BLOGGERS AND EXIT POLLS — some thoughts in the Wall St. Journal:

Cue the handwringing from any number of media pundits, but not us. The reaction to this whole controversy is so 1997 — a predictable volley of off-target shots by chin-waggers who either haven’t figured out that the world’s changed or refuse to admit that it has.

In trying to diagnose what went awry on Election Day, many of bloggers’ critics seemed to be saying the Internet was at it again, and this time that creepy cesspool of comic-book geeks and pornographers was spitting out bad election data. But it’s not as if Matt Drudge and Ana Marie Cox were making up numbers while sitting at home in their PJs. The numbers they and other bloggers posted came from the National Election Pool, an organization owned by the big networks and the Associated Press. NEP’s numbers go to those outfits and to other media organizations that pay boatloads of money to get a peek. The numbers weren’t some Internet invention, but data generated at the request of the mainstream media.

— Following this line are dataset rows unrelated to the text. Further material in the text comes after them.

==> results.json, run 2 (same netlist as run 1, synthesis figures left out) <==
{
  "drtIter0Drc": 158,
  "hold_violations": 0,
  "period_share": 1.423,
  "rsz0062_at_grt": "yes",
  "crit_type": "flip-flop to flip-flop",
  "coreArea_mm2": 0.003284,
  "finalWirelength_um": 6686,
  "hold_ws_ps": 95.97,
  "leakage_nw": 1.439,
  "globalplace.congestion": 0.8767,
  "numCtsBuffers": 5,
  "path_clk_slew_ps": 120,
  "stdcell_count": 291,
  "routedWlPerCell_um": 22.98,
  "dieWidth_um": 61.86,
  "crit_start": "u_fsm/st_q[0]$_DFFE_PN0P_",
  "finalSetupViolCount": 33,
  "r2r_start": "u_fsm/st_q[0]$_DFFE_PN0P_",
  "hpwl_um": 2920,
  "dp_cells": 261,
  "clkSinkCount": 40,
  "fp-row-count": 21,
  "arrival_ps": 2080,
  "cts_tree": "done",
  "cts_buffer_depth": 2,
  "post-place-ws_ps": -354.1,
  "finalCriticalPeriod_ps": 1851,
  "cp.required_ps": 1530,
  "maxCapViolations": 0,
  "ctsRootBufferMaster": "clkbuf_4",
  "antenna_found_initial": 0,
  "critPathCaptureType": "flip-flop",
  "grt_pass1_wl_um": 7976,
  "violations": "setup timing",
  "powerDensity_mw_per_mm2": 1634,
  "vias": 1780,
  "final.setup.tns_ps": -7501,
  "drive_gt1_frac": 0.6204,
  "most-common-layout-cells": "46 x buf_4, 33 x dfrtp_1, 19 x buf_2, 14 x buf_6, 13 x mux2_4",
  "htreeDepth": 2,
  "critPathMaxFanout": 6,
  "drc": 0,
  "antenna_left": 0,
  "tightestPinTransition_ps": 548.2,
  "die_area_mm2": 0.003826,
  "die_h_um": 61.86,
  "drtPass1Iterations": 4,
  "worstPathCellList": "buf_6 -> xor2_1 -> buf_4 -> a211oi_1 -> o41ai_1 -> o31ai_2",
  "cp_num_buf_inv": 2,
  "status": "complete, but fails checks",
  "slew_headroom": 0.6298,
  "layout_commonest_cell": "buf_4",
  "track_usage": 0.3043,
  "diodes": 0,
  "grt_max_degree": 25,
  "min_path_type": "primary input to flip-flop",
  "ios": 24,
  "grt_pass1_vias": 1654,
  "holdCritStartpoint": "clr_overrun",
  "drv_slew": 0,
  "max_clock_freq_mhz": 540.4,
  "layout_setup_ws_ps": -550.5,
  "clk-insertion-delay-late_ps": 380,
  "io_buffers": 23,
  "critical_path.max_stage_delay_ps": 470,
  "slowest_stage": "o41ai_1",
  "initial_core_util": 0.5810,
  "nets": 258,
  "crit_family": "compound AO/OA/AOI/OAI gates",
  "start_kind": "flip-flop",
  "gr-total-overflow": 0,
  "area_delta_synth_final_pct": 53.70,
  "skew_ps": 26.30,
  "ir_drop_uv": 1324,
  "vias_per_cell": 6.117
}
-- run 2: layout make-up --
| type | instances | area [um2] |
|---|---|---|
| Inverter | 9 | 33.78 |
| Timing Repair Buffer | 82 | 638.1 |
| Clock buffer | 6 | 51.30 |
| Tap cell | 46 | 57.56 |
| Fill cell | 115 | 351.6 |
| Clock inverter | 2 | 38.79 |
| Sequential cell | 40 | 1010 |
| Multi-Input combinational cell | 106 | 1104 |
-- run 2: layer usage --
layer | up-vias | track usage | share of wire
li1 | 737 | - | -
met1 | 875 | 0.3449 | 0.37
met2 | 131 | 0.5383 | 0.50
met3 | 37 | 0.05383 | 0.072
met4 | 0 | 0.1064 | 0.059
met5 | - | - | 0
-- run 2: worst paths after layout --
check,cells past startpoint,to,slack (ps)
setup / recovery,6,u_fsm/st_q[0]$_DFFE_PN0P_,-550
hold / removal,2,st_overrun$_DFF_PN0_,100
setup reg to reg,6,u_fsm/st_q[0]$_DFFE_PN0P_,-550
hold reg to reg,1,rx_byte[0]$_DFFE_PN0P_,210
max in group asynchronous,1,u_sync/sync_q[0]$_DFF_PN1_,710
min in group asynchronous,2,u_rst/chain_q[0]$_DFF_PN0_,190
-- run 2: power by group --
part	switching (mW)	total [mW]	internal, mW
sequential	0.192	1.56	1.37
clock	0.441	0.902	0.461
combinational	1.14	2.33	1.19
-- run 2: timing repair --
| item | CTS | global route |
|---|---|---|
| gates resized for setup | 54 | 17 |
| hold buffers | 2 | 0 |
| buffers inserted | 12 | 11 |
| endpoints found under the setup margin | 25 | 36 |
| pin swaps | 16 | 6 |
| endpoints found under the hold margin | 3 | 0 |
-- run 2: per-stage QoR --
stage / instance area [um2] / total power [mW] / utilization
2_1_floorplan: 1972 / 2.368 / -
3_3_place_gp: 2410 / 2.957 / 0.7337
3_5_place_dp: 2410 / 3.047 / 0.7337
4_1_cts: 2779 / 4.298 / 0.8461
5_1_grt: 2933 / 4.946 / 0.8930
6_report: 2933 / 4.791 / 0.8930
File: src/rtl/rgu_readback.sv
module rgu_readback
    import rgu_pkg::*;
#(
    parameter int NUM_LINES     = 64,
    parameter int LINES_PER_REG = 32
) (
    input  logic                     clk,
    input  logic                     rst,
    input  logic [ADDR_W-1:0]        bus_addr,
    input  logic                     bus_re,
    input  logic [NUM_LINES-1:0]     active,
    input  logic [NUM_LINES-1:0]     held,
    output logic [LINES_PER_REG-1:0] bus_rdata
);
    localparam int NUM_REGS = NUM_LINES / LINES_PER_REG;

    logic [LINES_PER_REG-1:0] rd_nxt;

    always_comb begin
        rd_nxt = '0;
        for (int r = 0; r < NUM_REGS; r++) begin
            if (bus_addr == ctrl_addr(r))
                rd_nxt = held[r*LINES_PER_REG +: LINES_PER_REG];
            if (bus_addr == stat_addr(r))
                rd_nxt = ~active[r*LINES_PER_REG +: LINES_PER_REG];
        end
    end

    always_ff @(posedge clk) begin
        if (rst)
            bus_rdata <= '0;
        else
            bus_rdata <= bus_re ? rd_nxt : '0;
    end
endmodule
==> src/rtl/fwd_pkg.sv <==
package fwd_pkg;
   // operand multiplexer source codes
   typedef enum logic [1:0] {
      SEL_RF  = 2'b00,
      SEL_MEM = 2'b01,
      SEL_WB  = 2'b10
   } fwd_sel_e;
endpackage

==> src/rtl/fwd_regfile.sv <==
module fwd_regfile #(
   parameter int XLEN = 32,
   parameter int NREG = 32,
   localparam int AW  = $clog2(NREG)
) (
   input  logic            clk,
   input  logic            rst_n,
   input  logic [AW-1:0]   ra1,
   input  logic [AW-1:0]   ra2,
   output logic [XLEN-1:0] rd1,
   output logic [XLEN-1:0] rd2,
   input  logic            we,
   input  logic [AW-1:0]   wa,
   input  logic [XLEN-1:0] wd
);
   logic [XLEN-1:0] regs [NREG];

   for (genvar i = 0; i < NREG; i++) begin : g_reg
      if (i == 0) begin : g_zero
         assign regs[i] = '0;
      end else begin : g_store
         logic [XLEN-1:0] q;
         always_ff @(posedge clk or negedge rst_n) begin
            if (!rst_n)
               q <= '0;
            else if (we && wa == AW'(i))
               q <= wd;
         end
         assign regs[i] = q;
      end
   end

   // write-first: a same-cycle write is seen by the read
   always_comb begin
      rd1 = (we && wa == ra1 && ra1 != '0) ? wd : regs[ra1];
      rd2 = (we && wa == ra2 && ra2 != '0) ? wd : regs[ra2];
   end
endmodule

==> src/rtl/fwd_operand_sel.sv <==
module fwd_operand_sel
   import fwd_pkg::*;
#(
   parameter int XLEN   = 32,
   parameter int AW     = 5,
   parameter bit FWD_EN = 1'b1
) (
   input  logic [AW-1:0]   src,
   input  logic [XLEN-1:0] rf_val,
   input  logic [AW-1:0]   mem_rd,
   input  logic            mem_we,
   input  logic [XLEN-1:0] mem_data,
   input  logic [AW-1:0]   wb_rd,
   input  logic            wb_we,
   input  logic [XLEN-1:0] wb_data,
   output logic [1:0]      sel,
   output logic [XLEN-1:0] val
);
   fwd_sel_e pick;

   if (FWD_EN) begin : g_fwd
      logic hit_mem, hit_wb;
      assign hit_mem = mem_we && (mem_rd == src) && (src != '0);
      assign hit_wb  = wb_we  && (wb_rd  == src) && (src != '0);
      // younger result wins
      always_comb begin
         if (hit_mem)     pick = SEL_MEM;
         else if (hit_wb) pick = SEL_WB;
         else             pick = SEL_RF;
      end
      always_comb begin
         unique case (pick)
            SEL_MEM: val = mem_data;
            SEL_WB:  val = wb_data;
            default: val = rf_val;
         endcase
      end
   end else begin : g_nofwd
      assign pick = SEL_RF;
      assign val  = rf_val;
   end

   assign sel = pick;
endmodule

==> src/rtl/fwd_interlock.sv <==
module fwd_interlock #(
   parameter int AW = 5
) (
   input  logic [AW-1:0] id_rs1,
   input  logic [AW-1:0] id_rs2,
   input  logic [AW-1:0] ex_rd,
   input  logic          ex_blk,
   input  logic [AW-1:0] mem_rd,
   input  logic          mem_blk,
   output logic          stall
);
   // a producer "blocks" when its value cannot yet reach execute
   function automatic logic dep(input logic [AW-1:0] rd, input logic blk,
                                input logic [AW-1:0] a, input logic [AW-1:0] b);
      return blk && (rd != '0) && (rd == a || rd == b);
   endfunction

   assign stall = dep(ex_rd, ex_blk, id_rs1, id_rs2)
                | dep(mem_rd, mem_blk, id_rs1, id_rs2);
endmodule

==> src/rtl/fwd_hazard_unit.sv <==
module fwd_hazard_unit #(
   parameter int XLEN   = 32,
   parameter int NREG   = 32,
   parameter bit FWD_EN = 1'b1,
   localparam int AW    = $clog2(NREG)
) (
   input  logic            clk,
   input  logic            rst_n,
   input  logic [AW-1:0]   id_rs1,
   input  logic [AW-1:0]   id_rs2,
   output logic [XLEN-1:0] id_rdata1,
   output logic [XLEN-1:0] id_rdata2,
   input  logic [AW-1:0]   ex_rs1,
   input  logic [AW-1:0]   ex_rs2,
   input  logic [AW-1:0]   ex_rd,
   input  logic            ex_we,
   input  logic            ex_load,
   input  logic [XLEN-1:0] ex_rf_a,
   input  logic [XLEN-1:0] ex_rf_b,
   input  logic [AW-1:0]   mem_rd,
   input  logic            mem_we,
   input  logic [XLEN-1:0] mem_data,
   input  logic [AW-1:0]   wb_rd,
   input  logic            wb_we,
   input  logic [XLEN-1:0] wb_data,
   output logic [1:0]      fwd_sel_a,
   output logic [1:0]      fwd_sel_b,
   output logic [XLEN-1:0] op_a,
   output logic [XLEN-1:0] op_b,
   output logic            stall
);
   localparam int NOPS = 2;

   if (NREG < 2 || (NREG & (NREG - 1)) != 0) begin : g_bad_nreg
      $error("fwd_hazard_unit: NREG must be a power of two of at least 2");
   end
   if (XLEN < 1) begin : g_bad_xlen
      $error("fwd_hazard_unit: XLEN must be positive");
   end

   fwd_regfile #(.XLEN(XLEN), .NREG(NREG)) u_rf (
      .clk(clk), .rst_n(rst_n),
      .ra1(id_rs1), .ra2(id_rs2), .rd1(id_rdata1), .rd2(id_rdata2),
      .we(wb_we), .wa(wb_rd), .wd(wb_data)
   );

   logic [AW-1:0]   src   [NOPS];
   logic [XLEN-1:0] rfv   [NOPS];
   logic [XLEN-1:0] opv   [NOPS];
   logic [1:0]      selv  [NOPS];

   assign src[0] = ex_rs1;
   assign src[1] = ex_rs2;
   assign rfv[0] = ex_rf_a;
   assign rfv[1] = ex_rf_b;

   for (genvar g = 0; g < NOPS; g++) begin : g_op
      fwd_operand_sel #(.XLEN(XLEN), .AW(AW), .FWD_EN(FWD_EN)) u_sel (
         .src(src[g]), .rf_val(rfv[g]),
         .mem_rd(mem_rd), .mem_we(mem_we), .mem_data(mem_data),
         .wb_rd(wb_rd), .wb_we(wb_we), .wb_data(wb_data),
         .sel(selv[g]), .val(opv[g])
      );
   end

   assign fwd_sel_a = selv[0];
   assign fwd_sel_b = selv[1];
   assign op_a      = opv[0];
   assign op_b      = opv[1];

   logic ex_blk, mem_blk;
   if (FWD_EN) begin : g_blk_fwd
      assign ex_blk  = ex_we & ex_load;
      assign mem_blk = 1'b0;
   end else begin : g_blk_nofwd
      assign ex_blk  = ex_we;
      assign mem_blk = mem_we;
   end

   fwd_interlock #(.AW(AW)) u_lock (
      .id_rs1(id_rs1), .id_rs2(id_rs2),
      .ex_rd(ex_rd), .ex_blk(ex_blk),
      .mem_rd(mem_rd), .mem_blk(mem_blk),
      .stall(stall)
   );
endmodule

==> config.mk <==
export PLATFORM = sky130hd
export DESIGN_NAME = fwd_hazard_unit
export DESIGN_NICKNAME = d
export VERILOG_FILES = /design/src/rtl/fwd_pkg.sv /design/src/rtl/fwd_regfile.sv /design/src/rtl/fwd_operand_sel.sv /design/src/rtl/fwd_interlock.sv /design/src/rtl/fwd_hazard_unit.sv
export SDC_FILE = /design/constraint.sdc
export NUM_CORES = 2
export LEC_CHECK = 0
export BUFFER_PORTS_ARGS = -buffer_cell sky130_fd_sc_hd__buf_4
export CAP_MARGIN = 30
export CORE_MARGIN = 2
export CORE_UTILIZATION = 50
export CTS_CLUSTER_SIZE = 28
export DETAILED_ROUTE_END_ITERATION = 12
export GPL_TIMING_DRIVEN = 0
export HOLD_SLACK_MARGIN = 0.15
export PLACE_DENSITY = 0.68
export SETUP_SLACK_MARGIN = 0.2
export SLEW_MARGIN = 20
export SYNTH_ARGS = -nofsm -noshare
export SYNTH_HDL_FRONTEND = slang
export SYNTH_SLANG_ARGS = --single-unit
==> constraint.sdc <==
create_clock -name clk -period 5.95 [get_ports clk]
set_input_delay 1.4875 -clock clk [delete_from_list [all_inputs] [get_ports clk]]
set_output_delay 1.4875 -clock clk [all_outputs]
set_load 0.02 [all_outputs]
==> Yosys cells after proc, flatten, opt, wreduce, memory -nomap -nowiden <==
Index checks and enable logic that the tools add are counted.
{ "word_totals": {"ff_bits": 992, "latch_bits": 0, "ram_bits": 0, "mem_bits_ro": 0, "memories": 0} }
{ "classes": {"addsub": 0, "mul": 0, "div": 0, "order_cmp": 2, "n_eq_ne": 43, "shifts": 0, "mux": 14, "bitwise": 3, "n_reduce_logical": 51} }
{ "op_table": {"columns": ["operator", "n"], "rows": [
  ["$bmux 32 s5", 2],
  ["$mux 32", 6],
  ["$pmux 32 s2", 2],
  ["$eq 5x5->1 const B", 16],
  ["$logic_and 1x1->1", 45],
  ["$eq 5x4->1 const B", 8],
  ["$eq 5x5->1", 8],
  ["$reduce_bool 5->1", 5],
  ["$eq 5x3->1 const B", 4],
  ["$ge 6x6->1 const B", 2],
  ["$not 5->6", 2],
  ["$eq 5x2->1 const B", 2],
  ["$mux 2", 4],
  ["$eq 5x1->1 const B", 1],
  ["$eq 2x1->1 const B", 2],
  ["$eq 2x2->1 const B", 2],
  ["$and 1x1->1", 1],
  ["$logic_or 1x1->1", 1]
]} }

==> Logic depth before layout (Yosys ltp) <==
{ "depth": {"depth_word": 7, "mapped_depth": 9, "mapped_depth_nobuf": 5} }

==> Cells and area by module <==
A second synthesis with hierarchy kept.
{ "hier_totals": {"hier_cells": 4091, "hier_area_um2": 55834.8} }
{ "by_module_without_submodules": {"columns": ["module", "n_inst", "cells_per_inst", "area_per_inst_um2", "seq_area_each_um2"], "rows": [
  ["fwd_regfile", 1, 3710, 53568.9, 24823.8],
  ["fwd_operand_sel", 2, 172, 999.7, 0.0],
  ["fwd_interlock", 1, 35, 256.5, 0.0],
  ["fwd_hazard_unit", 1, 2, 10.0, 0.0]
]} }

==> Worst setup path before layout <==
OpenSTA, ideal clock, no wires.
{ "synth_timing": {"path_kind": "input port to output port", "start": "input port wb_rd[0]", "end": "output port id_rdata2[10]", "t_arrival_ns": 3.268, "t_required_ns": 4.463, "slack_ns": 1.194, "stages": 7, "path_buffers": 2, "cell_sequence": "buf_2 or4_1 nand2_1 a211oi_4 clkbuf_1 a211o_1 o21ai_0"} }
{ "synth_via": {"elab_chain_len": 4} }
{ "synth_rtl": {"columns": ["item", "line", "source"], "rows": [
  ["start: declaration", "fwd_hazard_unit.sv:23", "input logic [AW-1:0] wb_rd,"],
  ["$eq 5x5->1", "fwd_regfile.sv:36", "rd2 = (we && wa == ra2 && ra2 != '0) ? wd : regs[ra2];"],
  ["$logic_and 1x1->1 (2 in a row)", "fwd_regfile.sv:36", null],
  ["$mux 32", "fwd_regfile.sv:36", null],
  ["end: declaration", "fwd_hazard_unit.sv:12", "output logic [XLEN-1:0] id_rdata2,"]
]} }
No other way between the ends.

==> Final worst setup path <==
{ "layout_timing": {"start": "input port id_rs2[0]", "end": "output port id_rdata2[7]"} }
{ "layout_via": {"elab_chain_len": 5, "elab_cells_between_ends": 9, "classes_between": "eq/ne (1); mux (4); bitwise (1); reduce/logical (3)"} }
{ "layout_rtl": {"columns": ["item", "line", "source"], "rows": [
  ["start: declaration", "fwd_hazard_unit.sv:10", "input logic [AW-1:0] id_rs2,"],
  ["$not 5->6 (not written as such)", "fwd_regfile.sv:36", null],
  ["$bmux 32 s5", "fwd_regfile.sv:36", null],
  ["$mux 32 (not written as such) (2 in a row)", "fwd_regfile.sv:36", null],
  ["$mux 32 (*)", "fwd_regfile.sv:36", null]
]} }
Every way passes the cells marked *; elsewhere a longest branch is shown, timed or not. The select of a mux whose other input is x is not followed.

==> results.cfg <==
[run_status]
status = finished with violations
violations = setup timing

[pwr]
p_per_area_mw_per_mm2 = 321
ir_drop_uv = 259
p_int_mw = 14.5
switching_power_mw = 6.09
clkPwrFrac_pct = 32.4
p_leak_nw = 28.1
pwr-share-seq_pct = 44.0
p_sw_share_pct = 29.6
comb_power_share_pct = 23.6
power_mw = 20.6

[worst_setup_path]
worstSetupPathType = in -> out
path_max_fanout = 10
r2r_end = u_rf.g_reg[19].g_store.q[14]
end_kind = output pin
r2r-start = u_rf.g_reg[19].g_store.q[14]
crit_chain = buf_2 -> buf_6 -> buf_4 -> inv_1 -> nor2_4 -> buf_4 -> a22oi_1 -> a311oi_1 -> o21ai_1 -> buf_4
reg2reg_depth = 1
start_kind = input pin
cpMostUsedCell = buf_4
arrival_ns = 4.46
required_ns = 4.46
r2r_setup_slack_ns = 5.12
cp_slowest_stage_delay_ns = 0.52
slowest_stage = a311oi_1

[placed_design]
dpl_cell_area_sq_mm = 0.0603
place_congestion = 1.00
io_buffers = 290
place_ws_ns = -0.806
post-place-cells = 5943
hpwl_mm = 159

[global_route]
grt_pass1_wl_mm = 318
grt_pass1_vias = 43000
grt_usage_pct = 39.2
grt_antenna_before_repair = 7
grt_overflow = 0
grt_max_degree = 140

[route]
routed_wirelength_mm = 228
final_antenna_net_count = 0
dr.pass1.iters = 7
dr.first_iter.drc_count = 5842
vias = 43200
vias_per_cell = 7.03
wl_per_cell_um = 37.0
drc = 0

[final_layout]
regMostFlops = u_rf.g.g_store.q
nets = 4743
final_area_sq_mm = 0.0641
area_growth_pct = 14.9
nFillCells = 9156
final_common_cell = mux2_2
layout-drive-gt1-share_pct = 47.5
reg_top3 = u_rf.g.g_store.q x992
final_core_util_pct = 57.9
largest_reg_flops = 992
layout_common_cells = mux2_2, dfrtp_1, mux4_2
final_cells = 6154

[sta]
skew_ns = 0
setup_viol = 1
tightest_slew_ns = 1.20
slew_headroom_pct = 19.8
fin_setup_tns_ns = -0.00102
final_hold_viol_count = 0
fin_crit_ns = 5.95
hold-worst-slack_ns = 0.507
max_freq_mhz = 168
final_max_slew_viol_count = 0
rsz0062_at_grt = yes
finalWorstSetupSlack_ns = -0.00102
fin_crit_sh_pct = 100

[synth]
synth.net_count = 4312
ys_seq_area_share_pct = 44.5
yosysUniqueCellTypes = 56
synthesis.area_sq_mm = 0.0558
ys_warn_count = 0
postSynthCellCount = 4143
yosysTopAreaCell = dfrtp_1
syn_area_per_cell_sq_um = 13.5
synthArstFlopShare_pct = 100
synth-edff-count = 0
synth_seq_cells = 992
netlist_top_cells_area = dfrtp_1, mux2_2, mux4_2, mux2i_1, nand2_1
yosysTopAreaCellShare_pct = 44.5
synth-main-ff-cell = dfrtp_1

[floorplan]
dieArea_sq_mm = 0.114
core_sq_mm = 0.111
rows = 122
io_pins = 302
start_util_pct = 50.4
die_h_um = 338
fp.dieW_um = 338

[clocking]
cts_buffer_depth = 3
clk_pin_slew_ns = 0.06
cts_tree = done
insertion_delay_ns = 0.71
htreeDepth = 3
numCtsBuffers = 104
hold_buffers = 0
cts.sinks = 992
cts-root-buf = clkbuf_16

[hold_path]
hold_path_depth = 2
whs_endpoint = u_rf.g_reg[12].g_store.q[13]
min_path_type = reg -> reg
min_from = u_rf.g_reg[12].g_store.q[13]

[job]
max_cap_violations = 0
area by class of cell:
class	instances	area [sq um]	area share, %
Clock inverter	30	287	0.447
Inverter	6	22.5	0.0351
Tap cell	1488	1860	2.90
Buffer	450	2290	3.57
Multi-Input combinational cell	2695	29000	45.2
Timing Repair Buffer	325	2740	4.27
Clock buffer	158	3110	4.85
Antenna cell	10	25.0	0.0390
Sequential cell	992	24800	38.7
logic make-up (layout without fill, tap and decap cells):
group	after synthesis	after routing	share of synthesized area [%]
and+or+nand+nor	434	434	3.53
DFF	992	992	44.5
other	0	10	0
buffers and inverters	456	969	3.90
xor gates and xnor gates	38	38	0.596
muxes	1691	1691	40.6
AOI/OAI and AO/OA	532	532	6.89
power by group through the flow:
stage	registers (mW)	logic, mW	clock network [mW]
floorplan	8.78	3.34	0
global placement	9.03	4.58	0
detailed placement	9.12	4.71	0
CTS	9.00	4.75	6.66
global route	9.20	5.09	6.93
finish	9.07	4.85	6.67
synthesized netlist by cell type (32+ instances only):
| library cell | n |
|---|---|
| o22ai_1 | 65 |
| mux2i_1 | 236 |
| dfrtp_1 | 992 |
| clkbuf_1 | 213 |
| nand2b_1 | 38 |
| nor2_1 | 57 |
| nor3_1 | 39 |
| mux2_1 | 36 |
| a311oi_1 | 32 |
| o21ai_0 | 158 |
| buf_4 | 39 |
| a211o_1 | 33 |
| mux2_2 | 1070 |
| a221oi_1 | 90 |
| buf_2 | 169 |
| nand2_1 | 248 |
| mux4_2 | 349 |
timing repair:
| item | 4_1_cts | 5_1_grt |
|---|---|---|
| gates resized for setup | 84 | 20 |
| endpoints found under the setup margin | 65 | 32 |
| buffers inserted | 5 | 0 |
| pin swaps | 1 | 1 |
| endpoints found under the hold margin | 0 | 0 |
worst max path at each step:
stage / from / endpoint / slack [ns]
floorplan: wb_rd[0] / id_rdata2[10] / 1.19
global placement: rst_n / u_rf.g_reg[12].g_store.q[15] / -8.52
detailed placement: id_rs2[4] / id_rdata2[24] / -0.81
CTS: id_rs2[0] / id_rdata2[12] / 0.20
global route: id_rs2[0] / id_rdata2[7] / 0.16
finish: id_rs2[0] / id_rdata2[7] / -0.001
critical path: cells and delay by family:
kind,cells,cell delay [ns]
AO/OA/AOI/OAI,3,0.95
buffers and inverters,6,1.67
AND/OR/NAND/NOR,1,0.31
per-layer routing:
| layer | track usage (%) | vias up | share of wire (%) |
|---|---|---|---|
| li1 | - | 16700 | - |
| met1 | 50.0 | 22400 | 37 |
| met2 | 56.9 | 3218 | 43 |
| met3 | 13.9 | 896 | 12 |
| met4 | 25.1 | 8 | 7.5 |
| met5 | 0.250 | - | 0.022 |
(Power assumes the default switching activity.)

And it wasn’t just wild-eyed bloggers who saw them and believed them, with or without the necessary caveats. The joy on James Carville’s face was obvious — and according to numerous reports, so was the gloom in President Bush’s camp. The problem is that those numbers were terribly misleading, not that bloggers had them. And yet, somehow, we find ourselves in a referendum on blogs. If talk-show hosts had been reading the exit-poll numbers into their mikes, would we be knee-deep in worries about this crazy new technology called radio?

Read the whole thing. (It’s a free link.) And, by the way, the WSJ has also got Tyler Cowen and John Irons econoblogging. Great idea.